競争自体を無意味にする!?今話題のブルーオーシャン戦略ってどんな考え方?


「ブルーオーシャン」という言葉が企業戦略を語る上でよく出てくるようになりました。直訳すれば「青い海」ということですが、これは血で血を洗う「レッドオーシャン」と対比するとよく分かります。これまでの企業戦略は血で血を洗う競争を勝ち抜く、赤い血の流れる戦場で勝ち抜くための理論がほとんどでした。差別化戦略、競争優位、SWOT分析など有名なフレームワークはすべて敵を打倒し、自分の強みを磨くこと血まみれの競争に勝利するという発想がベースにあります。

ブルーオーシャン戦略とは、そうした競争自体を無意味にしてしまうまったく新しい戦略です。日々ライバル企業との競争に明け暮れている第一線で活躍するビジネスマンの方にこそ、ぜひ知っていただきたいまったく新しい戦略論です。

10分で散髪ができるQBハウスはブルーオーシャン戦略の好例!

qbhouse

理容業界は競争の激しいレッドオーシャンの典型です。ライバル店に打ち勝つための値引き合戦や、クーポンの発行、顧客囲い込みのためのスタンプカード、肩もみだけでなく顔マッサージや頭皮マッサージ、育毛促進剤サービスなど、次から次へとライバルを打ち倒すためのサービス展開に明け暮れていました。

QBハウスが取った戦略はまったく違うものでした。QBハウスは、「他店より手厚い散髪サービスを求める客」ではなく、「散髪なんてできればしたくない、時間がもったいない」というお客向けに新しい市場を開拓したのです。

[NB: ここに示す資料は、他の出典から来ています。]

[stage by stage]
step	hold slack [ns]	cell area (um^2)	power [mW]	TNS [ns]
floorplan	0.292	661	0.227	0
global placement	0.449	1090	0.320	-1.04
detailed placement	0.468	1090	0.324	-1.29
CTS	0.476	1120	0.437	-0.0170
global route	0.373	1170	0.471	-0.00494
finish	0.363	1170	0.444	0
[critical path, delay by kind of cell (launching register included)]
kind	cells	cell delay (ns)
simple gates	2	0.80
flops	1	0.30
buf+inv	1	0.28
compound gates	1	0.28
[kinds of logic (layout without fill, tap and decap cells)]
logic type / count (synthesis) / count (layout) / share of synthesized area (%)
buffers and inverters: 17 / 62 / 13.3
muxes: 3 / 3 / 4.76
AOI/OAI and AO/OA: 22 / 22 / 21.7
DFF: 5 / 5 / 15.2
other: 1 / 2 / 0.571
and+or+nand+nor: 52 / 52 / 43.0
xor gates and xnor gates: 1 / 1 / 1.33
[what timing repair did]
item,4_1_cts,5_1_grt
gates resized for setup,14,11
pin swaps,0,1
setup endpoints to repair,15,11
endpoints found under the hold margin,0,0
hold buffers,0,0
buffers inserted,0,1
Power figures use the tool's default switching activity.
**src/rtl/modulud_pkg.sv**
```systemverilog
// modulud_pkg: shared types and constants for the modulud remainder unit.
package modulud_pkg;

    // Default operand/result width.
    localparam int unsigned MODULUD_WIDTH = 16;

    // Iteration counter width at the default operand width.
    localparam int unsigned MODULUD_CNT_W = $clog2(MODULUD_WIDTH);

    typedef enum logic [0:0] {
        StIdle,
        StRun
    } state_e;

    // Counter width for an arbitrary width, kept at least one bit wide.
    function automatic int unsigned cnt_width(input int unsigned w);
        return (w > 1) ? $clog2(w) : 1;
    endfunction

endpackage

```
**src/rtl/modulud_step.sv**
```systemverilog
// modulud_step: one combinational restoring shift-subtract iteration.
module modulud_step
    import modulud_pkg::*;
#(
    parameter int unsigned WIDTH = MODULUD_WIDTH
) (
    input  logic [WIDTH-1:0] rem,
    input  logic             din,
    input  logic [WIDTH-1:0] divisor,
    output logic [WIDTH-1:0] rem_next,
    output logic             q_bit
);

    logic [WIDTH:0] trial;
    logic [WIDTH:0] diff;

    // Compare and subtract one bit wider so a divisor with its MSB set cannot overflow.
    always_comb begin
        trial    = {rem, din};
        diff     = trial - {1'b0, divisor};
        q_bit    = (trial >= {1'b0, divisor});
        rem_next = q_bit ? diff[WIDTH-1:0] : trial[WIDTH-1:0];
    end

endmodule

```
**src/rtl/modulud.sv**
```systemverilog
// modulud: sequential unsigned remainder, one quotient bit per clock.
// Optional feature macro: MODULUD_EARLY_EXIT_EN (skip the iterations when dividend < divisor).
module modulud
    import modulud_pkg::*;
#(
    parameter int unsigned WIDTH = MODULUD_WIDTH
) (
    input  logic             clk,
    input  logic             rst_n,
    input  logic             start,
    input  logic [WIDTH-1:0] dividend,
    input  logic [WIDTH-1:0] divisor,
    output logic             busy,
    output logic             done,
    output logic [WIDTH-1:0] result,
    output logic             div_by_zero
);

    localparam int unsigned CntW = cnt_width(WIDTH);
    localparam logic [CntW-1:0] CntLast = CntW'(WIDTH - 1);

    state_e           state_q, state_d;
    logic [CntW-1:0]  cnt_q, cnt_d;
    logic [WIDTH-1:0] dividend_q, dividend_d;
    logic [WIDTH-1:0] divisor_q, divisor_d;
    logic [WIDTH-1:0] rem_q, rem_d;
    logic [WIDTH-1:0] result_q, result_d;
    logic             short_q, short_d;
    logic             dbz_q, dbz_d;
    logic             done_q, done_d;

    logic             start_short;
    logic [WIDTH-1:0] rem_next;
    logic             q_bit;

`ifdef MODULUD_EARLY_EXIT_EN
    assign start_short = (divisor == '0) || (dividend < divisor);
`else
    assign start_short = (divisor == '0);
`endif

    modulud_step #(
        .WIDTH (WIDTH)
    ) u_step (
        .rem      (rem_q),
        .din      (dividend_q[WIDTH-1]),
        .divisor  (divisor_q),
        .rem_next (rem_next),
        .q_bit    (q_bit)
    );

    // State and datapath registers with synchronous active-low reset.
    always_ff @(posedge clk) begin
        if (!rst_n) begin
            state_q    <= StIdle;
            cnt_q      <= '0;
            dividend_q <= '0;
            divisor_q  <= '0;
            rem_q      <= '0;
            result_q   <= '0;
            short_q    <= 1'b0;
            dbz_q      <= 1'b0;
            done_q     <= 1'b0;
        end else begin
            state_q    <= state_d;
            cnt_q      <= cnt_d;
            dividend_q <= dividend_d;
            divisor_q  <= divisor_d;
            rem_q      <= rem_d;
            result_q   <= result_d;
            short_q    <= short_d;
            dbz_q      <= dbz_d;
            done_q     <= done_d;
        end
    end

    // Next-state: accept in idle, iterate in run, finish with a one-cycle done.
    always_comb begin
        state_d    = state_q;
        cnt_d      = cnt_q;
        dividend_d = dividend_q;
        divisor_d  = divisor_q;
        rem_d      = rem_q;
        result_d   = result_q;
        short_d    = short_q;
        dbz_d      = dbz_q;
        done_d     = 1'b0;
        unique case (state_q)
            StIdle: begin
                if (start) begin
                    dividend_d = dividend;
                    divisor_d  = divisor;
                    rem_d      = '0;
                    cnt_d      = '0;
                    dbz_d      = 1'b0;
                    short_d    = start_short;
                    state_d    = StRun;
                end
            end
            StRun: begin
                if (short_q) begin
                    // Remainder is the dividend itself; flag a zero divisor.
                    result_d = dividend_q;
                    dbz_d    = (divisor_q == '0);
                    done_d   = 1'b1;
                    state_d  = StIdle;
                end else begin
                    rem_d      = rem_next;
                    // Consumed dividend bits leave the top; quotient bits fill the bottom.
                    dividend_d = {dividend_q[WIDTH-2:0], q_bit};
                    cnt_d      = cnt_q + 1'b1;
                    if (cnt_q == CntLast) begin
                        result_d = rem_next;
                        done_d   = 1'b1;
                        state_d  = StIdle;
                    end
                end
            end
            default: state_d = StIdle;
        endcase
    end

    assign busy        = (state_q == StRun);
    assign done        = done_q;
    assign result      = result_q;
    assign div_by_zero = dbz_q;

endmodule

```
**config.mk**
```make
export PLATFORM = sky130hd
export DESIGN_NAME = irq_share_arbiter
export DESIGN_NICKNAME = d
export VERILOG_FILES = /design/src/rtl/irq_share_arbiter.sv
export SDC_FILE = /design/constraint.sdc
export NUM_CORES = 1
export LEC_CHECK = 0
export BUFFER_PORTS_ARGS = -buffer_cell sky130_fd_sc_hd__buf_2
export CAP_MARGIN = 20
export CORE_MARGIN = 8
export CORE_UTILIZATION = 58
export CTS_BUF_LIST = sky130_fd_sc_hd__clkbuf_2 sky130_fd_sc_hd__clkbuf_4 sky130_fd_sc_hd__clkbuf_8
export CTS_CLUSTER_DIAMETER = 80
export DETAILED_ROUTE_END_ITERATION = 10
export GPL_TIMING_DRIVEN = 0
export HOLD_SLACK_MARGIN = 0.12
export PLACE_DENSITY = 0.82
export SYNTH_ARGS = -nofsm -noshare
export SYNTH_HDL_FRONTEND = slang
export SYNTH_SLANG_ARGS = --single-unit
```
**constraint.sdc**
```tcl
create_clock -name clock -period 2.65 [get_ports clock]
set_input_delay 0.1325 -clock clock [delete_from_list [all_inputs] [get_ports clock]]
set_output_delay 0.1325 -clock clock [all_outputs]
set_load 0.005 [all_outputs]
```
**src/rtl/irq_share_arbiter.sv**
```systemverilog
// -----------------------------------------------------------------------------
// irq_share_arbiter
// Shares a single interrupt-handler FSM among NREQ requesters. A round-robin
// pick selects one requester, forwards its request and continuation flag to
// the handler's EQL/CONT_EQL inputs, then waits for the handler acknowledge,
// for the requester to withdraw, or for a timeout before releasing.
//
// Build option:
//   FIXED_PRIORITY_EN  - when defined, the lowest-index request always wins
//                        and the rotation pointer stays at 0.
//
// Ports:
//   clock        in   rising-edge clock
//   nRESET_G     in   asynchronous active-low reset
//   req          in   [NREQ]  level requests, bit i = requester i
//   cont_req     in   [NREQ]  per-requester continuation flag (-> CONT_EQL)
//   handler_ack  in   handler acknowledge (ACKOUT_REG)
//   clr_err      in   clears sticky timeout_err
//   grant        out  [NREQ]  one-hot grant
//   grant_id     out  [PTR_W] index of current/last winner
//   eql_o        out  handler EQL
//   cont_eql_o   out  handler CONT_EQL
//   busy         out  high in GRANT/WAIT/RELEASE
//   done         out  1-cycle pulse on RELEASE after an acknowledged service
//   timeout_err  out  sticky timeout flag
//
// State  | meaning
// IDLE   | no service; scan requests starting at the rotation pointer
// GRANT  | winner granted, EQL asserted, timer cleared (1 cycle)
// WAIT   | follow winner's request; end on ack, withdrawal or timeout
// RELEASE| grant and EQL dropped, pointer advanced past winner (1 cycle)
// -----------------------------------------------------------------------------
module irq_share_arbiter #(
  parameter int NREQ     = 4,
  parameter int HOLD_MAX = 15,
  localparam int PTR_W   = $clog2(NREQ)
) (
  input  logic             clock,
  input  logic             nRESET_G,
  input  logic [NREQ-1:0]  req,
  input  logic [NREQ-1:0]  cont_req,
  input  logic             handler_ack,
  input  logic             clr_err,
  output logic [NREQ-1:0]  grant,
  output logic [PTR_W-1:0] grant_id,
  output logic             eql_o,
  output logic             cont_eql_o,
  output logic             busy,
  output logic             done,
  output logic             timeout_err
);

  typedef enum logic [1:0] {
    S_IDLE    = 2'd0,
    S_GRANT   = 2'd1,
    S_WAIT    = 2'd2,
    S_RELEASE = 2'd3
  } state_t;

  state_t           r_state;
  logic [PTR_W-1:0] r_ptr;
  logic [PTR_W-1:0] r_winner;
  logic [7:0]       r_timer;
  logic [NREQ-1:0]  r_grant;
  logic [PTR_W-1:0] r_grant_id;
  logic             r_eql;
  logic             r_cont_eql;
  logic             r_busy;
  logic             r_done;
  logic             r_timeout_err;

  logic             w_found;
  logic [PTR_W-1:0] w_pick;
  logic [PTR_W:0]   w_idx;
  logic [PTR_W-1:0] w_ptr_next;
  logic             w_timeout;

  // Scan req starting at r_ptr, wrapping modulo NREQ; first set bit wins.
  always_comb begin
    w_found = 1'b0;
    w_pick  = '0;
    w_idx   = '0;
    for (int i = 0; i < NREQ; i++) begin
      w_idx = {1'b0, r_ptr} + (PTR_W+1)'(i);
      if (w_idx >= (PTR_W+1)'(NREQ))
        w_idx = w_idx - (PTR_W+1)'(NREQ);
      if (!w_found && req[w_idx[PTR_W-1:0]]) begin
        w_found = 1'b1;
        w_pick  = w_idx[PTR_W-1:0];
      end
    end
  end

`ifdef FIXED_PRIORITY_EN
  // Pointer pinned at 0 so the scan degenerates to lowest-index-first.
  assign w_ptr_next = '0;
`else
  assign w_ptr_next = (r_winner == PTR_W'(NREQ-1)) ? '0 : r_winner + PTR_W'(1);
`endif

  // Timeout only fires when neither ack nor withdrawal claims the edge.
  assign w_timeout = (r_state == S_WAIT) && !handler_ack && req[r_winner] &&
                     (r_timer == 8'(HOLD_MAX-1));

  always_ff @(posedge clock or negedge nRESET_G) begin
    if (!nRESET_G) begin
      r_state       <= S_IDLE;
      r_ptr         <= '0;
      r_winner      <= '0;
      r_timer       <= '0;
      r_grant       <= '0;
      r_grant_id    <= '0;
      r_eql         <= 1'b0;
      r_cont_eql    <= 1'b0;
      r_busy        <= 1'b0;
      r_done        <= 1'b0;
      r_timeout_err <= 1'b0;
    end else begin
      r_done <= 1'b0;
      // Set has priority over clear.
      r_timeout_err <= w_timeout | (r_timeout_err & ~clr_err);

      unique case (r_state)
        S_IDLE: begin
          if (w_found) begin
            r_state    <= S_GRANT;
            r_winner   <= w_pick;
            r_grant    <= NREQ'(1) << w_pick;
            r_grant_id <= w_pick;
            r_eql      <= 1'b1;
            r_cont_eql <= cont_req[w_pick];
            r_busy     <= 1'b1;
            r_timer    <= '0;
          end
        end

        S_GRANT: begin
          r_state    <= S_WAIT;
          r_timer    <= '0;
          r_eql      <= req[r_winner];
          r_cont_eql <= cont_req[r_winner];
        end

        S_WAIT: begin
          if (handler_ack || !req[r_winner] || (r_timer == 8'(HOLD_MAX-1))) begin
            r_state    <= S_RELEASE;
            r_grant    <= '0;
            r_eql      <= 1'b0;
            r_cont_eql <= 1'b0;
            r_done     <= handler_ack;
          end else begin
            r_timer    <= r_timer + 8'd1;
            r_eql      <= req[r_winner];
            r_cont_eql <= cont_req[r_winner];
          end
        end

        S_RELEASE: begin
          r_state <= S_IDLE;
          r_busy  <= 1'b0;
          r_ptr   <= w_ptr_next;
        end

        default: r_state <= S_IDLE;
      endcase
    end
  end

  assign grant       = r_grant;
  assign grant_id    = r_grant_id;
  assign eql_o       = r_eql;
  assign cont_eql_o  = r_cont_eql;
  assign busy        = r_busy;
  assign done        = r_done;
  assign timeout_err = r_timeout_err;

endmodule

```
==> metrics <==
outcome finished, final reports clean; Worst-Margin Slew 0.5204 ns; Internal Pwr Total approximately 0.0009 W; die area roughly 4200 sq um; reg-to-reg endpoint grant[3]; WL/cell roughly 15 microns; total gr overflow 0; cts bufs inserted 3; total wire length after detailed routing 2888 microns; clk_lat worst skew 0.31 ns; Clk pwr share 0.117; Root Buffer clkbuf_4; area delta synth->final 14.85%; Synth area leaders dfrtp_1, ha_1, nand2_1; sequential power share 0.380; worst-path fanout max 8; total clock sinks 23; final hold vios 0; Synth warnings 0; Detail Placement HPWL ~2200 microns; R2R cell count 9; NetSw 0.0005866 W; I/O pins 23; Die Y 64.80 microns; initial antenna violation count 0; DRT antenna net count 0; maxcap violations 0; flop-to-flop setup slack 0.44 ns; hold_sp req[1]; clock slew at reported path FFs 0.12 ns; post-synthesis cell area 1381 sq um; WHS Endpoint grant_id[0]; setup_tns 0 ns; Crit path largest cell delay around 0.47 ns; Final nets 185; Cell Pwr Density 928.4 nW/um^2; asr flop ratio synth 1.000; Synth Register Bits 23; die width 64.80 microns; # DRC 0; Worst Setup Start Kind flop; Synth Instances 136; Sw Ratio 0.3983; vias in the first global route 1,157; TritonCTS clock tree built; CP Data Required Time roughly 2.8 ns; post-synth top area cell dfrtp_1; Critical-path top delay cell dfrtp_1; first-pass GRT wire length 5161 microns; worst path arrival time ~2.4 ns; final setup vio count 0; Leak Pwr 0.7260 nW; largest net degree at the start of global routing 24; endpoint class of the critical path flop; Detailed Routing Iterations Pass 1 5; htree depth 1; setup slack at placement 0.4517 ns; Combinational Power Share 0.503; CP Cell Sequence inv_1 -> ha_1 -> or4b_1 -> nor3_2 -> nor2b_2 -> buf_4 -> a21oi_2 -> o21ai_1 -> o2bb2ai_1; Row Count 17; Core Area 2233 sq um; Hold Path Depth 3; synth unique cells between 40 and 50; GRT Overall Usage 0.1526; critical path buffer and inverter count 2; Hold Crit Class in -> reg; Max clock buf depth 2; Seq/Total Area, Yosys 0.4167; share of cells above drive strength 1 0.2606; CP delay by family, top simple AND/OR/NAND/NOR gates; Initial Util 0.6185; Peak Freq 0.4531 GHz; Post-synth EDFFs 0; RSZ-0062 raised after global routing no; routability congestion estimate from global placement 0.8170; worst r2r src r_timer[0]; Post-synth top flop dfrtp_1; skew final 0.007308 ns; Vias roughly 1,100; DR iter-0 viols 23; Max-slew headroom 0.6530; ANT cells 0; period utilization 0.8328; post-route setup slack 0.4430 ns; Yosys top cell area share 0.4167; IO Port Bufs 22; Period minus WS final about 2.2 ns; syn_area_per_cell 10.16 sq um; Crit Path Class reg -> reg; Syn Nets about 160; worst-case vdd ir drop 814.8 uV; Final Max Slew Viols 0; Vias/cell between 5 and 6
power groups by stage:
stage / Combinational (W) / Sequential, W / Clock, W
2_1_floorplan: 0.000531 / 0.000552 / 0
3_3_place_gp: 0.000719 / 0.000557 / 0
3_5_place_dp: 0.000745 / 0.000566 / 0
4_1_cts: 0.000750 / 0.000560 / 0.000179
5_1_grt: 0.000839 / 0.000577 / 0.000189
6_report: 0.000741 / 0.000560 / 0.000172
cells by family after synthesis:
kind of cell,count (synthesis),share of synthesized area
and+or+nand+nor,50,0.2101
adders and majority gates,7,0.06340
muxes,9,0.09058
DFF,23,0.4167
AOI/OAI and AO/OA,33,0.1630
buffers and inverters,14,0.05616
worst min-delay path: cells and delay by family:
| family | cells | cell delay [ns] |
|---|---|---|
| compound gates | 1 | 0.18 |
| buf+inv | 1 | 0.13 |
| simple gates | 1 | 0.06 |
worst max-delay path by stage:
| stage | from | to | slack, ns | cells after the start |
|---|---|---|---|---|
| 6_report | r_timer[0] | grant[3] | 0.44 | 9 |
| 5_1_grt | r_timer[0] | grant[3] | 0.26 | 9 |
| 4_1_cts | r_timer[0] | grant[3] | 0.44 | 9 |
| 3_5_place_dp | r_timer[0] | grant[3] | 0.45 | 9 |
| 3_3_place_gp | r_timer[0] | grant[2] | 0.53 | 9 |
| 2_1_floorplan | r_timer[0] | r_state[1] | 0.65 | 8 |
state kept, by name, indices dropped and copies added (netlist names):
name and count:
cont_eql_o 1, busy 1, r_ptr 2, done 1, eql_o 1, grant_id 2, r_timer 8, r_state 2
timeout_err 1, grant 4
cells in the mapped netlist (all sizes together) (2+ instances only):
cell,count
mux2,5
o2bb2ai,4
and2,2
ha,7
or4,2
o21ai,10
nor3,2
clkbuf,2
inv,10
nand2b,2
a21oi,8
mux4,2
buf,2
nor2,6
o31ai,2
o211ai,2
dfrtp,23
mux2i,2
nand3,7
or3,4
nand2,12
nor2b,7
layout make-up:
cell class | instances | area, sq um
buffer | 4 | 40.04
tap | 28 | 35.03
clock buffer | 4 | 30.03
multi-input combinational | 99 | 728.2
sequential | 23 | 575.6
fill | 174 | 646.9
timing repair buffer | 25 | 140.1
inverter | 10 | 37.54
placed cells by master (no fill, tap or decap), types with 2 or more instances in the layout:
master and instances:
a21oi_1 7, o211ai_1 2, and2_1 2, mux2i_1 2, mux2_1 2, nand3_1 6
ha_1 7, nand2_1 12, o2bb2ai_1 4, dfrtp_1 23, o21ai_1 2, nor2b_1 5
o21ai_0 8, clkbuf_8 2, clkbuf_4 4, dlygate4sd3_1 3, or3_1 3, nor2_1 6
or4_1 2, inv_1 10, buf_2 23, o31ai_1 2, nand2b_1 2, mux2_2 3
stage by stage:
stage | hold WS (ns) | instances | cell area [sq um] | utilization | power (W)
floorplan | -0.1631 | 136 | 1381 | - | 0.001083
global placement | 0.1262 | 186 | 1526 | 0.6835 | 0.001276
detailed placement | 0.1400 | 186 | 1526 | 0.6835 | 0.001311
CTS | 0.2092 | 193 | 1587 | 0.7104 | 0.001488
global route | 0.2250 | 193 | 1587 | 0.7104 | 0.001606
finish | 0.2199 | 193 | 1587 | 0.7104 | 0.001473
what timing repair did:
item	4_1_cts	5_1_grt
hold buffers	3	0
buffers inserted	0	0
gates resized for setup	0	0
endpoints found under the hold margin	25	0
setup endpoints to repair	0	0
layer usage:
| metal | up-vias | routed length, microns | GRT usage | share of wire |
|---|---|---|---|---|
| li1 | 546 | - | - | - |
| met2 | 22 | 1442 | 0.2696 | 0.50 |
| met4 | 0 | 56 | 0.07357 | 0.019 |
| met1 | 525 | 1265 | 0.1670 | 0.44 |
| met3 | 7 | 123 | 0.03780 | 0.043 |
| met5 | - | 0 | 0 | 0 |
Power figures use the tool's default switching activity.
==> src/rtl/dma_mc_controller.sv <==
// Multi-channel memory-to-accelerator DMA: per-channel descriptors, one shared read/write
// datapath, round-robin grants of up to BURST_BEATS beats each.
module dma_mc_controller #(
  parameter int unsigned NUM_CH      = 4,
  parameter int unsigned DATA_W      = 32,
  parameter int unsigned ADDR_W      = 32,
  parameter int unsigned LEN_W       = 16,
  parameter int unsigned BURST_BEATS = 8
) (
  input  logic                     clk,
  input  logic                     reset,
  input  logic [NUM_CH-1:0]        ch_start,
  input  logic [NUM_CH*ADDR_W-1:0] ch_src_addr,
  input  logic [NUM_CH*ADDR_W-1:0] ch_dst_addr,
  input  logic [NUM_CH*LEN_W-1:0]  ch_len,
  output logic [NUM_CH-1:0]        ch_busy,
  output logic [NUM_CH-1:0]        ch_done,
  output logic                     dma_busy,
  output logic                     mem_read,
  output logic [ADDR_W-1:0]        mem_addr,
  input  logic                     mem_ready,
  input  logic                     mem_rvalid,
  input  logic [DATA_W-1:0]        mem_data_in,
  output logic                     acc_write,
  output logic [ADDR_W-1:0]        acc_addr,
  output logic [DATA_W-1:0]        acc_data_out,
  input  logic                     acc_ready
);

  localparam int unsigned BPB     = DATA_W / 8;
  localparam int unsigned BPB_LOG = $clog2(BPB);
  localparam int unsigned CH_W    = (NUM_CH > 1) ? $clog2(NUM_CH) : 1;
  localparam int unsigned BURST_W = $clog2(BURST_BEATS + 1);

  typedef enum logic [2:0] {StIdle, StArb, StRdReq, StRdWait, StWr} state_t;

  state_t                r_state, w_state_nxt;
  logic [ADDR_W-1:0]     r_src   [NUM_CH];
  logic [ADDR_W-1:0]     r_dst   [NUM_CH];
  logic [LEN_W-1:0]      r_beats [NUM_CH];
  logic [LEN_W-1:0]      w_new_beats [NUM_CH];
  logic [NUM_CH-1:0]     r_busy;
  logic [NUM_CH-1:0]     r_zero_done;
  logic [CH_W-1:0]       r_grant;
  logic [CH_W-1:0]       r_ptr;
  logic [CH_W-1:0]       w_arb_grant;
  logic                  w_arb_found;
  logic [BURST_W-1:0]    r_burst;
  logic [DATA_W-1:0]     r_data;
  logic                  w_capture;
  logic                  w_accept;
  logic                  w_last;
  logic [NUM_CH-1:0]     w_grant_mask;
  logic                  w_others_busy;
  logic [31:0]           w_ptr_ext;

  assign w_grant_mask  = NUM_CH'(1) << r_grant;
  assign w_others_busy = |(r_busy & ~w_grant_mask);
  assign w_last        = (r_beats[r_grant] == LEN_W'(1));
  assign w_ptr_ext     = 32'(r_ptr);

  // Length rounded up to whole beats; one extra bit keeps the rounding add from overflowing.
  always_comb begin
    logic [LEN_W:0] w_len_rnd;
    w_len_rnd = '0;
    for (int i = 0; i < NUM_CH; i++) begin
      w_len_rnd      = {1'b0, ch_len[i*LEN_W +: LEN_W]} + (LEN_W+1)'(BPB - 1);
      w_new_beats[i] = LEN_W'(w_len_rnd >> BPB_LOG);
    end
  end

  // Round-robin: first busy channel at or after the pointer, wrapping.
  always_comb begin
    logic [31:0]     w_sum;
    logic [CH_W-1:0] w_idx;
    w_arb_found = 1'b0;
    w_arb_grant = '0;
    w_sum       = '0;
    w_idx       = '0;
    for (int unsigned k = 0; k < NUM_CH; k++) begin
      w_sum = w_ptr_ext + k;
      if (w_sum >= NUM_CH) w_sum = w_sum - NUM_CH;
      w_idx = CH_W'(w_sum);
      if (!w_arb_found && r_busy[w_idx]) begin
        w_arb_found = 1'b1;
        w_arb_grant = w_idx;
      end
    end
  end

  always_comb begin
    w_state_nxt = r_state;
    mem_read    = 1'b0;
    acc_write   = 1'b0;
    w_capture   = 1'b0;
    w_accept    = 1'b0;
    unique case (r_state)
      StIdle: if (|r_busy) w_state_nxt = StArb;
      StArb:  w_state_nxt = w_arb_found ? StRdReq : StIdle;
      StRdReq: begin
        mem_read = 1'b1;
        if (mem_ready) begin
          if (mem_rvalid) begin
            w_capture   = 1'b1;
            w_state_nxt = StWr;
          end else begin
            w_state_nxt = StRdWait;
          end
        end
      end
      StRdWait: begin
        if (mem_rvalid) begin
          w_capture   = 1'b1;
          w_state_nxt = StWr;
        end
      end
      StWr: begin
        acc_write = 1'b1;
        if (acc_ready) begin
          w_accept = 1'b1;
          if (w_last)                                       w_state_nxt = w_others_busy ? StArb : StIdle;
          else if (r_burst == BURST_W'(BURST_BEATS - 1))    w_state_nxt = StArb;
          else                                              w_state_nxt = StRdReq;
        end
      end
      default: w_state_nxt = StIdle;
    endcase
  end

  always_ff @(posedge clk or negedge reset) begin
    if (!reset) begin
      r_state <= StIdle;
      r_grant <= '0;
      r_ptr   <= '0;
      r_burst <= '0;
      r_data  <= '0;
    end else begin
      r_state <= w_state_nxt;
      if (r_state == StArb && w_arb_found) begin
        r_grant <= w_arb_grant;
        r_ptr   <= (w_arb_grant == CH_W'(NUM_CH - 1)) ? '0 : w_arb_grant + 1'b1;
        r_burst <= '0;
      end else if (w_accept) begin
        r_burst <= r_burst + 1'b1;
      end
      if (w_capture) r_data <= mem_data_in;
    end
  end

  // A start on a busy channel loses to the beat update, so start+done on one channel is ignored.
  always_ff @(posedge clk or negedge reset) begin
    if (!reset) begin
      r_busy      <= '0;
      r_zero_done <= '0;
      for (int i = 0; i < NUM_CH; i++) begin
        r_src[i]   <= '0;
        r_dst[i]   <= '0;
        r_beats[i] <= '0;
      end
    end else begin
      for (int i = 0; i < NUM_CH; i++) begin
        r_zero_done[i] <= 1'b0;
        if (ch_start[i] && !r_busy[i]) begin
          r_src[i]       <= ch_src_addr[i*ADDR_W +: ADDR_W];
          r_dst[i]       <= ch_dst_addr[i*ADDR_W +: ADDR_W];
          r_beats[i]     <= w_new_beats[i];
          r_busy[i]      <= (w_new_beats[i] != '0);
          r_zero_done[i] <= (w_new_beats[i] == '0);
        end else if (w_accept && r_grant == CH_W'(i)) begin
          r_src[i]   <= r_src[i] + ADDR_W'(BPB);
          r_dst[i]   <= r_dst[i] + ADDR_W'(BPB);
          r_beats[i] <= r_beats[i] - 1'b1;
          r_busy[i]  <= !w_last;
        end
      end
    end
  end

  assign ch_busy      = r_busy;
  assign dma_busy     = |r_busy;
  assign ch_done      = r_zero_done | ((w_accept && w_last) ? w_grant_mask : '0);
  assign mem_addr     = mem_read  ? r_src[r_grant] : '0;
  assign acc_addr     = acc_write ? r_dst[r_grant] : '0;
  assign acc_data_out = acc_write ? r_data : '0;

endmodule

QBハウスはまず、散髪サービスを顧客の視点から徹底的に見直し,洗髪や髭剃り肩もみなどのサービスを一切やめてしまいました。これまで、もっと付加サービスはないのかと探しまわっていた理容店とは正反対の方向です。そしてさらに、自動券売機で予約と待ち時間の手間を省いたり、カットの美しさを追求するのではなくとにかく身だしなみを整えることを優先にカット時間を10分程度に短縮しました。

この発想が「散髪なんてできればしたくない、時間がもったいない」という客層に受け入れられ、1998年度には「ニュービジネス大賞 通商産業大臣賞」を受賞しました。

創業者の小西國義氏は常に全国を飛び回る営業マンでした。

理容師でも美容師でもない私がこの事業を始めたのは、理容店で余計な時間を費やすのが嫌だったからです。私と同じ考えの方は幸いにして大勢いるようです。

小西氏はQBハウスについてこのように語っています。

どんな分野でもブルーオーシャンは存在する

今挙げたQBハウスの例は理容業界の大成功例ですが、これは特殊な例ではありません。ブルーオーシャン戦略の基本を理解すれば、自分の業界でもブルーオーシャンは見つかります。

【ブルーオーシャン戦略の基本】
①買い手に対していまだかつてない価値を提供する
②利益の上がるビジネスモデルを構築する
③既存市場の境界を再定義する

例えばパソコンのデル・コンピュータですと以下のようになります。

①買い手に対していまだかつてない価値を提供する
使いもしない機能がたくさん入ったパソコンではなくシンプルな必要最小限で性能の良さに絞ったPCを提供する。

②利益の上がるビジネスモデルを構築する
既存の流通網に頼らず、顧客からのオーダーメイドで必要なスペックを満たしたパソコンを流通させる

③既存市場の境界を再定義する
オーダーメイドをダイレクト販売で提供することで既存のPC流通網と別のところで勝負する

これもブルーオーシャン戦略の好例です。

競争をやめた時見えてくる新市場にチャンスあり!

いかがでしたか?血で血を洗うレッドオーシャンで戦い続けることを少しやめて、ブルーオーシャンを見つけるために市場を再定義すると、全く新しい競争者ゼロの世界が見えてきます。日々競争することに全力を上げているあなたも、発想を転換することによって新しい市場が見えてくるはずです。